According to Apple's promotional material, the sensor:
uses advanced capacative touch to take, in essence, a high-resolution image of your fingerprint from the sub-epidermal layers of your skin. It then intelligently analyses this information with a remarkable degree of detail and precision.
As well as unlocking the phone, the sensor will be able to approve purchases at the Apple store.
Fingerprint authentication has been a common sight in laptops for some time, with major vendors including Dell, Lenovo and Toshiba pushing their own built-in variations, usually available as an option alongside more traditional login methods.
Fingerprints thus probably rank a little above facial recognition as the most widely-deployed biometric authentication technique at the moment.
In the past, however, they have proven rather unreliable, plagued with security worries, although suspected flaws are not always proven. Nevertheless, many fingerprint scanners seem to be open to spoofing.
Fingerprints are not secret: we leave copies of them wherever we go, even if we're trying hard not to, as cop show afficionados will be well aware.
Once someone devious has got hold of a copy, purely visual sensors can be fooled by photographs, while more sophisticated techniques which measure textures, temperatures and even pulses are still open to cheating using flesh-like materials, or even gelatin snacks.
Just how hard it will be to defeat Apple's recognition system remains to be seen, but as crypto guru Bruce Schneier has pointed out, there's a big danger in using fingerprints to access online services: the temptation to store the fingerprint info in a central database.
Unlike passwords, of course, if your fingerprint data is lifted from a hacked database, you can't simply change it, short of getting mediaeval on your hands with acid, sandpaper or some other hardened-gangster technique.
So, as expected, Apple has opted to keep all information local to the iPhone - indeed, it is apparently kept in a "secure enclave" on the new A7 chip and can only be accessed by the print sensor itself.
Expect this storage area and the connections to it to become the subject of frenzied investigations by hackers of all persuasions.
Of course, Apple is not alone in looking into fingerprints, with arch-rivals Samsung also rumoured to be making moves in that direction. (Samsung was a major customer of AuthenTec before it was acquired.)
In the long term, how similar their approaches are may be a significant issue for all of us, whatever our smartphone affiliation and whether or not we worry much about privacy, and not just thanks to the inevitable legal rumpus.
There are two basic approaches to security: either the way things work is kept proprietary and secret, as far as possible, or it's made open for general consumption, and more importantly for verification.
A cross-vertical group, the FIDO Alliance, was set up earlier this year to develop open specifications for biometric authentication standards, with members including Google, PayPal, hardware makers like Lenovo and LG, and a raft of biometrics and authentication specialists.
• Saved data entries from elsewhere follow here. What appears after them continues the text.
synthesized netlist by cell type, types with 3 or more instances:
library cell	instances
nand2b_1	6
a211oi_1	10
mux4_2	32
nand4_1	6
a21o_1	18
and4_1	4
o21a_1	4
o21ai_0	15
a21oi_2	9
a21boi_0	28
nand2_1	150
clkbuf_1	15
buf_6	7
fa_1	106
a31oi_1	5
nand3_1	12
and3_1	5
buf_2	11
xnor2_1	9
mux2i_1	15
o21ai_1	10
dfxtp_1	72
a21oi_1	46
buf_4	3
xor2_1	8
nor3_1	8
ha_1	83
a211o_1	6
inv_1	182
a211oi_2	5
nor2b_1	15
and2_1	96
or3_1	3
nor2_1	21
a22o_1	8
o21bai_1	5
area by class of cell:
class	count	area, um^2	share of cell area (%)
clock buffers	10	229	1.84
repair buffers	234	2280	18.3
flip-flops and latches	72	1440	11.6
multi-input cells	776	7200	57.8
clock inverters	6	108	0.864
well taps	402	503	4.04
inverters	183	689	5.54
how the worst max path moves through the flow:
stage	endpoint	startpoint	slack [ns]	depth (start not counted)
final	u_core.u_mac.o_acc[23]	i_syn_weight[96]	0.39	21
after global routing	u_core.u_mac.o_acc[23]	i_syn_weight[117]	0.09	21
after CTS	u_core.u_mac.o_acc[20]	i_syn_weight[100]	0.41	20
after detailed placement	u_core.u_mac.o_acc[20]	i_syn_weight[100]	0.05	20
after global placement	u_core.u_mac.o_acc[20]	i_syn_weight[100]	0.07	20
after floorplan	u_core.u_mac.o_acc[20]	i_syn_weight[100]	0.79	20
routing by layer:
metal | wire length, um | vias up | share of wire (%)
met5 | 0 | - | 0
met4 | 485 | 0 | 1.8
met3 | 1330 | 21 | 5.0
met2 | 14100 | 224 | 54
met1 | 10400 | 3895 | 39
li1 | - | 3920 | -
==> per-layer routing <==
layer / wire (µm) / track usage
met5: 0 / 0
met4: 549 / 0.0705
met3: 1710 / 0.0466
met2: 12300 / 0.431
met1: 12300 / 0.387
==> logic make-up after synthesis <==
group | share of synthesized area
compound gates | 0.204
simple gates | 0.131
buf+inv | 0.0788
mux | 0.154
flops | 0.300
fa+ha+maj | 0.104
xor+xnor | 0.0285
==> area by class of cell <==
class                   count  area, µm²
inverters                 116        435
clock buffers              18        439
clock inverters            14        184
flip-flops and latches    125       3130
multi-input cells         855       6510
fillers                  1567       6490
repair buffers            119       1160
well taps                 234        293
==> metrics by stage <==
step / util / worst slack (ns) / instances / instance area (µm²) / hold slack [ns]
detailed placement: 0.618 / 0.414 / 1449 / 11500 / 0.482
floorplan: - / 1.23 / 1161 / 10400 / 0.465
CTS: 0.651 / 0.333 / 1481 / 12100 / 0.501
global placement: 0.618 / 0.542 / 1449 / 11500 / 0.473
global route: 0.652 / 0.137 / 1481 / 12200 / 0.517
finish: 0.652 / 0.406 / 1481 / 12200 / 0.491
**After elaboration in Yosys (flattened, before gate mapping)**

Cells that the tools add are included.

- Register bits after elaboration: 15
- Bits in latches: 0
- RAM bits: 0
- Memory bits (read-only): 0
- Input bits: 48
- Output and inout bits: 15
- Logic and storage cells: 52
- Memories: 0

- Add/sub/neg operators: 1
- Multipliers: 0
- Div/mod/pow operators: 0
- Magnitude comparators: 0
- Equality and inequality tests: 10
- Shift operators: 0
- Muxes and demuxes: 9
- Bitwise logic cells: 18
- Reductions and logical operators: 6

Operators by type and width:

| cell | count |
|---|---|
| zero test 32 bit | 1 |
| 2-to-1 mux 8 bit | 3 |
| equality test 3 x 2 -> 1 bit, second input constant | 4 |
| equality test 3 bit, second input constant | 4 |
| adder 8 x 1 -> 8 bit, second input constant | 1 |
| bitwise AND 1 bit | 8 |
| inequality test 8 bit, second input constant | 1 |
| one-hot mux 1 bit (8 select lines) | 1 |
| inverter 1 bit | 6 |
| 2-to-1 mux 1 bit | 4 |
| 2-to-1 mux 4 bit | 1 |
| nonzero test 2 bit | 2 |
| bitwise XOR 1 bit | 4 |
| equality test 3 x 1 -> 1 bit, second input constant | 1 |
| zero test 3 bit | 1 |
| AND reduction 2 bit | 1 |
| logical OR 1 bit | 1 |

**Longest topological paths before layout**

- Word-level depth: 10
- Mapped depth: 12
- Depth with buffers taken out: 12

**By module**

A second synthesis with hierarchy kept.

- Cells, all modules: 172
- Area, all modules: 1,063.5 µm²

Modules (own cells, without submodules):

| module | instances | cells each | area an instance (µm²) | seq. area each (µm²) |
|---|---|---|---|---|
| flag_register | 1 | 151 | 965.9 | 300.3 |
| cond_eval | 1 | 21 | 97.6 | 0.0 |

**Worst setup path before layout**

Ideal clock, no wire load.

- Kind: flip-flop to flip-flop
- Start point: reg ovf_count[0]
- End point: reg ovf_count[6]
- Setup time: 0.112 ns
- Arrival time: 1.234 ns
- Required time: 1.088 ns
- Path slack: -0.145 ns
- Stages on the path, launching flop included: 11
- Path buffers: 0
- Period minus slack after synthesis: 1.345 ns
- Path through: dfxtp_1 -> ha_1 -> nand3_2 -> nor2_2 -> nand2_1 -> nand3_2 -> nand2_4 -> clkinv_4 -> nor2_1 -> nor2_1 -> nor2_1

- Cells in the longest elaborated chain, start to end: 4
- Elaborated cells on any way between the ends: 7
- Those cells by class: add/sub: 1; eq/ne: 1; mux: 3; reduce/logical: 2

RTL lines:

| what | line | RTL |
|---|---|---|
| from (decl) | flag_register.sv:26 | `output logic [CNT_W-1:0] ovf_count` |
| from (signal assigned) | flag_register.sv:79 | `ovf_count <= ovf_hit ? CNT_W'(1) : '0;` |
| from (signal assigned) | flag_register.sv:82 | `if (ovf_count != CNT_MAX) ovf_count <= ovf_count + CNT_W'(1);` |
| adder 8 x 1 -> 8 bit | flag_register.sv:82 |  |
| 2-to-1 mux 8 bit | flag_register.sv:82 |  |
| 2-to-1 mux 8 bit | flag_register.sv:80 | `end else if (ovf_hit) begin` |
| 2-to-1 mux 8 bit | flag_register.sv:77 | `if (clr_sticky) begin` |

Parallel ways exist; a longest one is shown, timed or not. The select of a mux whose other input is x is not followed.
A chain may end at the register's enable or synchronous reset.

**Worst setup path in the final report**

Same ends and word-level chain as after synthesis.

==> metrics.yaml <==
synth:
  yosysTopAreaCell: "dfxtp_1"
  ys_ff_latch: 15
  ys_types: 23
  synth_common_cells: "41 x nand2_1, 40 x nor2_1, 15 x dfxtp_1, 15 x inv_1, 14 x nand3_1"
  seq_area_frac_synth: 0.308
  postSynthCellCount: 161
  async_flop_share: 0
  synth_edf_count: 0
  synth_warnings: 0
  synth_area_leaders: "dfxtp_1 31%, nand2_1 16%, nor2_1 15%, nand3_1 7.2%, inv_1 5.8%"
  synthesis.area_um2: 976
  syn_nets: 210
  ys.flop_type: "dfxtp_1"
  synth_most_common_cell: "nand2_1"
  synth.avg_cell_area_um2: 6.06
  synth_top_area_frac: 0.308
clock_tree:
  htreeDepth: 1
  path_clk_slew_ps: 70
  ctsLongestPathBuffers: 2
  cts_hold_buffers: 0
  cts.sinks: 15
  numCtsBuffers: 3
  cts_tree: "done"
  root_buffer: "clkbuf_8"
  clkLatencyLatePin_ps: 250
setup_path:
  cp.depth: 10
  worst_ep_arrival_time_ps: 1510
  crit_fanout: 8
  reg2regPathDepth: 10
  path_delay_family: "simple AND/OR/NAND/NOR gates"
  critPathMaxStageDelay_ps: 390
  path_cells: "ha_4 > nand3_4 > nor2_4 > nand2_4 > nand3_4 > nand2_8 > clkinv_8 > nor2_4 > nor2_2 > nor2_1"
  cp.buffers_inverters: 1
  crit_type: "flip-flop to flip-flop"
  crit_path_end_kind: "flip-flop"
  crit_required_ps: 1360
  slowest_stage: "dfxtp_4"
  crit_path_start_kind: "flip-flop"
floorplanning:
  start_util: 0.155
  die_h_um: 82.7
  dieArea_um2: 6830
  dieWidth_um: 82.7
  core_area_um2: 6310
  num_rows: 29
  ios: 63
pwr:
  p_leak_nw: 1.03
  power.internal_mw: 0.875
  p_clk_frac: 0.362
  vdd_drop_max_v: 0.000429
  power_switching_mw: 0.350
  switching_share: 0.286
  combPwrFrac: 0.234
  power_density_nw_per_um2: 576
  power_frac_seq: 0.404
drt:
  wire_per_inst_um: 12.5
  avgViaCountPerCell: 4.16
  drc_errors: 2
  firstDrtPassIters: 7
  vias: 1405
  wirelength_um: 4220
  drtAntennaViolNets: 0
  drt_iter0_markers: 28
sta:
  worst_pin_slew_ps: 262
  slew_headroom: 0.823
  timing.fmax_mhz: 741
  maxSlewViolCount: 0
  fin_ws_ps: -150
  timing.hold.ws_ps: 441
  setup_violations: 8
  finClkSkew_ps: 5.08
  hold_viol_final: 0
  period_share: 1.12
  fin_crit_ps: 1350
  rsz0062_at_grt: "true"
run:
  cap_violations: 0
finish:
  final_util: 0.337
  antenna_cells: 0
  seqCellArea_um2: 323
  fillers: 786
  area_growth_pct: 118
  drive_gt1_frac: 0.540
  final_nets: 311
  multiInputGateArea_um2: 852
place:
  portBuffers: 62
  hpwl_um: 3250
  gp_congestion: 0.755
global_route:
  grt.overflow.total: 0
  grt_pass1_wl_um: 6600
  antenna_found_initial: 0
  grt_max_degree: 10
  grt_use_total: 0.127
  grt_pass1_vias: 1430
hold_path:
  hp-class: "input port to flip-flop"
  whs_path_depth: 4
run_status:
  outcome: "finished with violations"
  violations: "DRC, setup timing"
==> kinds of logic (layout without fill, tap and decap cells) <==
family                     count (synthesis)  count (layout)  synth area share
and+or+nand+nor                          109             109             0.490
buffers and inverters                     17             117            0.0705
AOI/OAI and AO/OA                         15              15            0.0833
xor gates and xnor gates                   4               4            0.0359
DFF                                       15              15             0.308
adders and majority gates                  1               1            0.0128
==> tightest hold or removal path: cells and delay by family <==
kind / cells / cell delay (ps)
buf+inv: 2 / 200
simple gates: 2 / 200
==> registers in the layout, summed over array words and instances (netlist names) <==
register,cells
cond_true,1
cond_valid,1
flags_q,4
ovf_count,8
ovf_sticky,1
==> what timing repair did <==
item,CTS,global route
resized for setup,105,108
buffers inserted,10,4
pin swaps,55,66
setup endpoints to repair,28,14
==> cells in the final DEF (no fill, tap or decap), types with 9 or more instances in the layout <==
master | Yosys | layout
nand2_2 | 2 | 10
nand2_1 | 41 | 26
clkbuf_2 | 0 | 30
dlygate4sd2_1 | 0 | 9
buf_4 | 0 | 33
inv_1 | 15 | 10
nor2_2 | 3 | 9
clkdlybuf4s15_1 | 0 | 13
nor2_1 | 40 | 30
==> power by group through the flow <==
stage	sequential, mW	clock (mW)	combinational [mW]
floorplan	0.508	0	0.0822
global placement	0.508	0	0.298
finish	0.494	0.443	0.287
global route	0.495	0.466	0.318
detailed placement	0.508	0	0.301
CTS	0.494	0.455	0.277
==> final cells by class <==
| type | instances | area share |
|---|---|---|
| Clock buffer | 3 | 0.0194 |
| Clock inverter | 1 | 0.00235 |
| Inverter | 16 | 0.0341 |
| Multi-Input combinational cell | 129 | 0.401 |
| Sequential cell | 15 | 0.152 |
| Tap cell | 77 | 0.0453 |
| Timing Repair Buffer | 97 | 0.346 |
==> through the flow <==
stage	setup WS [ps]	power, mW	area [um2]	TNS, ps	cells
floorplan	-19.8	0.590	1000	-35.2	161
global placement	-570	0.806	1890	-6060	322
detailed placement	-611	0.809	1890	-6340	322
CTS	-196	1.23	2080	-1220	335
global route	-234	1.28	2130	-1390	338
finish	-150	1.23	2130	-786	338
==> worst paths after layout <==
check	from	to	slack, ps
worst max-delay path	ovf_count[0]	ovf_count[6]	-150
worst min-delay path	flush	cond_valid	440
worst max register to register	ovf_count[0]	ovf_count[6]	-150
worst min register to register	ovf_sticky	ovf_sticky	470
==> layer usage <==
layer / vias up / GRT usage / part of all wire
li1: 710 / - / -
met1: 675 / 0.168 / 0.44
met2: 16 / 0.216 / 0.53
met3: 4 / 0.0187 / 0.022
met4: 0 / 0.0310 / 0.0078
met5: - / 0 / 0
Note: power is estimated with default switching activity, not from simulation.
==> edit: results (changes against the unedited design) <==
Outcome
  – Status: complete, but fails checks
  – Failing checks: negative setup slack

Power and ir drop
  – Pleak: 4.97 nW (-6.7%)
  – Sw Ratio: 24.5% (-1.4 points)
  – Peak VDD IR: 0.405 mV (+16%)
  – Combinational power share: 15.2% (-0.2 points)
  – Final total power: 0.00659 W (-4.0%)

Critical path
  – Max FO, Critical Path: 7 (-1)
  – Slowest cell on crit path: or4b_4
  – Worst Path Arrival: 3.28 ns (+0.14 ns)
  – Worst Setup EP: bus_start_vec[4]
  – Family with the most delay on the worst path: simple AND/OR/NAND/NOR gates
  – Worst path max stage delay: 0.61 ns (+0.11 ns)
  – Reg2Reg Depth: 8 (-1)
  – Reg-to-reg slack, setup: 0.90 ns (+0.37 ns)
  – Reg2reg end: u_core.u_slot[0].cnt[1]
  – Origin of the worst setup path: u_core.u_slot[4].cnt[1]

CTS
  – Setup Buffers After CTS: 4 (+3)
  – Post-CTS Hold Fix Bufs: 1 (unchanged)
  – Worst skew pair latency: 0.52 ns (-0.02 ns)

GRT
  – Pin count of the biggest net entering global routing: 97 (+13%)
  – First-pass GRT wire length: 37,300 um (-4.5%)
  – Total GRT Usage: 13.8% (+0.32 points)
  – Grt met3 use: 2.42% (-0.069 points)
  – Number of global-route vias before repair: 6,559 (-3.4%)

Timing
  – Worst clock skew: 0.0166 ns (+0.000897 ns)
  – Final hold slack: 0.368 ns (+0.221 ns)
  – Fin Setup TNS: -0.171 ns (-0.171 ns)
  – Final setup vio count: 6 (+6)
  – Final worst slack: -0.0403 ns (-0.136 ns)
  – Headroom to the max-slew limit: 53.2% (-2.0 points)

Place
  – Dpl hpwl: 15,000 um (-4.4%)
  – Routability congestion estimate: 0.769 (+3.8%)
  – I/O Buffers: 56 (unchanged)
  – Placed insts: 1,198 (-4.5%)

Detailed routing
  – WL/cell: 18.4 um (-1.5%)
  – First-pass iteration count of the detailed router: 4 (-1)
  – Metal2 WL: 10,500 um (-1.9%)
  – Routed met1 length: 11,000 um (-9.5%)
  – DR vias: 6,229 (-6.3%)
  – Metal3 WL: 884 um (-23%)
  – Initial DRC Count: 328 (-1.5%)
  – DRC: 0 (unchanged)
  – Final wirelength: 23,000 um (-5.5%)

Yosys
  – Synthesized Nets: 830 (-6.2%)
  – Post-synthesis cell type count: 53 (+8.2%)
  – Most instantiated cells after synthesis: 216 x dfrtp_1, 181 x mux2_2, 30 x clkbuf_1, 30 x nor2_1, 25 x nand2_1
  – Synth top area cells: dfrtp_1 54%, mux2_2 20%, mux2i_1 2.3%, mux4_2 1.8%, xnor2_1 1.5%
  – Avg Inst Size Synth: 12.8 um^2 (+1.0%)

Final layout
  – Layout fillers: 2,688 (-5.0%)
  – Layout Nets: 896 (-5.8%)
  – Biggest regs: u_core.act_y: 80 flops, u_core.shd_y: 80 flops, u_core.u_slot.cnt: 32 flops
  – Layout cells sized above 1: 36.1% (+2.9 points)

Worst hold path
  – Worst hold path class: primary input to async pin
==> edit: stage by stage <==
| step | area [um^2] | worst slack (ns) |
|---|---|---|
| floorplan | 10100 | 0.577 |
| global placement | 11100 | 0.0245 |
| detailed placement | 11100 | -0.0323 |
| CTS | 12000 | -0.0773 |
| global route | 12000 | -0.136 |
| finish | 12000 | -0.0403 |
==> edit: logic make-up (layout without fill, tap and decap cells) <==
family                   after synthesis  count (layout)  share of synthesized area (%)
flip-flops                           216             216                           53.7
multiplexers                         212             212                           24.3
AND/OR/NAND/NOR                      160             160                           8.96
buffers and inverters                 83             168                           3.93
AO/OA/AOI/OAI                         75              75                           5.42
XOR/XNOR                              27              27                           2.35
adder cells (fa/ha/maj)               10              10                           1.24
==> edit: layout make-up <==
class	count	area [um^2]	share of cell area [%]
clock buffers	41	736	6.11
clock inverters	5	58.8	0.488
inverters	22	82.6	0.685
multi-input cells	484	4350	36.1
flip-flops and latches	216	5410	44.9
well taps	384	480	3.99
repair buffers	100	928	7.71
`src/rtl/hog_result_bus_fifo.sv`:
```
// hog_result_bus_fifo: buffers result words ({meta,payload}) from a streaming
// producer and exposes them to a host through a small word-addressed register bus.
// Ports: clk/rst (async active-high); in_* producer valid/ready push side;
//        addr/bus_enable/r_wbar/byte_enable/write_data -> read_data/ack bus slave;
//        irq is a registered threshold level interrupt.
// Register map (word address): 0 DATA (RO, pops), 1 STATUS (RO), 2 THRESH (RW), 3 CTRL (WO).
module hog_result_bus_fifo #(
  parameter int BUS_WIDTH  = 128,
  parameter int ADDR_WIDTH = 5,
  parameter int DEPTH      = 16,
  parameter int META_WIDTH = 3
) (
  input  logic                            clk,
  input  logic                            rst,
  input  logic [BUS_WIDTH-META_WIDTH-1:0] in_data,
  input  logic [META_WIDTH-1:0]           in_meta,
  input  logic                            in_valid,
  output logic                            in_ready,
  input  logic [ADDR_WIDTH-1:0]           addr,
  input  logic                            bus_enable,
  input  logic                            r_wbar,
  input  logic [BUS_WIDTH/8-1:0]          byte_enable,
  input  logic [BUS_WIDTH-1:0]            write_data,
  output logic [BUS_WIDTH-1:0]            read_data,
  output logic                            ack,
  output logic                            irq
);

  localparam int PW = $clog2(DEPTH);
  localparam int CW = PW + 1;

  localparam logic [ADDR_WIDTH-1:0] A_DATA   = ADDR_WIDTH'(0);
  localparam logic [ADDR_WIDTH-1:0] A_STATUS = ADDR_WIDTH'(1);
  localparam logic [ADDR_WIDTH-1:0] A_THRESH = ADDR_WIDTH'(2);
  localparam logic [ADDR_WIDTH-1:0] A_CTRL   = ADDR_WIDTH'(3);
  localparam logic [CW-1:0]         DEPTH_C  = CW'(DEPTH);

  // Storage is not reset; only the pointers/count qualify its contents.
  logic [BUS_WIDTH-1:0] mem [DEPTH];

  logic [CW-1:0]        count_q, count_d;
  logic [PW-1:0]        wr_ptr_q, wr_ptr_d;
  logic [PW-1:0]        rd_ptr_q, rd_ptr_d;
  logic                 ack_q;
  logic [BUS_WIDTH-1:0] rdata_q, rdata_d;
  logic                 irq_q, irq_d;
  logic [CW-1:0]        thresh_q, thresh_d;
  logic                 irq_en_q, irq_en_d;
  logic                 unf_q, unf_d;

  logic accept, rd_acc, wr_acc, empty, full, push, pop, unf_set;
  logic ctrl_wr, thr_wr, flush;
  logic [BUS_WIDTH-1:0] status_w, rdmux;

  // Bits of the write bus that no register decodes.
  logic unused_bits;
  assign unused_bits = ^{write_data, byte_enable};

  always_comb begin
    // A new transaction is only taken when no ack is outstanding.
    accept   = bus_enable && !ack_q;
    rd_acc   = accept && r_wbar;
    wr_acc   = accept && !r_wbar;
    empty    = (count_q == '0);
    full     = (count_q == DEPTH_C);
    in_ready = !full && !rst;
    push     = in_valid && in_ready;
    pop      = rd_acc && (addr == A_DATA) && !empty;
    unf_set  = rd_acc && (addr == A_DATA) && empty;
    ctrl_wr  = wr_acc && (addr == A_CTRL) && byte_enable[0];
    thr_wr   = wr_acc && (addr == A_THRESH) && byte_enable[0] && ((CW <= 8) || byte_enable[1]);
    flush    = ctrl_wr && write_data[1];

    status_w              = '0;
    status_w[CW-1:0]      = count_q;
    status_w[16]          = empty;
    status_w[17]          = full;
    status_w[18]          = unf_q;
    status_w[19]          = irq_q;

    rdmux = '0;
    case (addr)
      A_DATA:   rdmux = empty ? '0 : mem[rd_ptr_q];
      A_STATUS: rdmux = status_w;
      A_THRESH: rdmux[CW-1:0] = thresh_q;
      default:  rdmux = '0;
    endcase

    // Flush wins over a coincident push: the pushed word is dropped.
    count_d  = count_q;
    wr_ptr_d = wr_ptr_q;
    rd_ptr_d = rd_ptr_q;
    if (flush) begin
      count_d  = '0;
      wr_ptr_d = '0;
      rd_ptr_d = '0;
    end else begin
      if (push) wr_ptr_d = wr_ptr_q + PW'(1);
      if (pop)  rd_ptr_d = rd_ptr_q + PW'(1);
      if (push && !pop)      count_d = count_q + CW'(1);
      else if (!push && pop) count_d = count_q - CW'(1);
    end

    rdata_d = rdata_q;
    if (accept) rdata_d = r_wbar ? rdmux : '0;

    thresh_d = thr_wr ? write_data[CW-1:0] : thresh_q;
    irq_en_d = ctrl_wr ? write_data[0] : irq_en_q;

    unf_d = unf_q;
    if (unf_set)                        unf_d = 1'b1;
    else if (ctrl_wr && write_data[2])  unf_d = 1'b0;

    irq_d = irq_en_q && (thresh_q != '0) && (count_q >= thresh_q);
  end

  always_ff @(posedge clk) begin
    if (push) mem[wr_ptr_q] <= {in_meta, in_data};
  end

  always_ff @(posedge clk or posedge rst) begin
    if (rst) begin
      count_q  <= '0;
      wr_ptr_q <= '0;
      rd_ptr_q <= '0;
      ack_q    <= 1'b0;
      rdata_q  <= '0;
      irq_q    <= 1'b0;
      thresh_q <= '0;
      irq_en_q <= 1'b0;
      unf_q    <= 1'b0;
    end else begin
      count_q  <= count_d;
      wr_ptr_q <= wr_ptr_d;
      rd_ptr_q <= rd_ptr_d;
      ack_q    <= accept;
      rdata_q  <= rdata_d;
      irq_q    <= irq_d;
      thresh_q <= thresh_d;
      irq_en_q <= irq_en_d;
      unf_q    <= unf_d;
    end
  end

  assign read_data = rdata_q;
  assign ack       = ack_q;
  assign irq       = irq_q;

endmodule

```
Beleaguered phonemaker BlackBerry is the latest big-name inductee.
The alliance's aim, to create a universal approach to implementing biometrics in combination with existing passwords and two-factor dongles, is a noble goal.
Sadly, given Apple's history of playing well with others, it's pretty likely that, as with their connector cables and DRM systems, their fingerprint setup will remain aloof from any attempts to build a truly universal consensus.
Even if a two-culture system prevails, widespread deployment in mass-market handhelds may well be a gamechanger for the adoption of biometric authentication. Touch ID and its inevitable followers could be a major part of all our futures.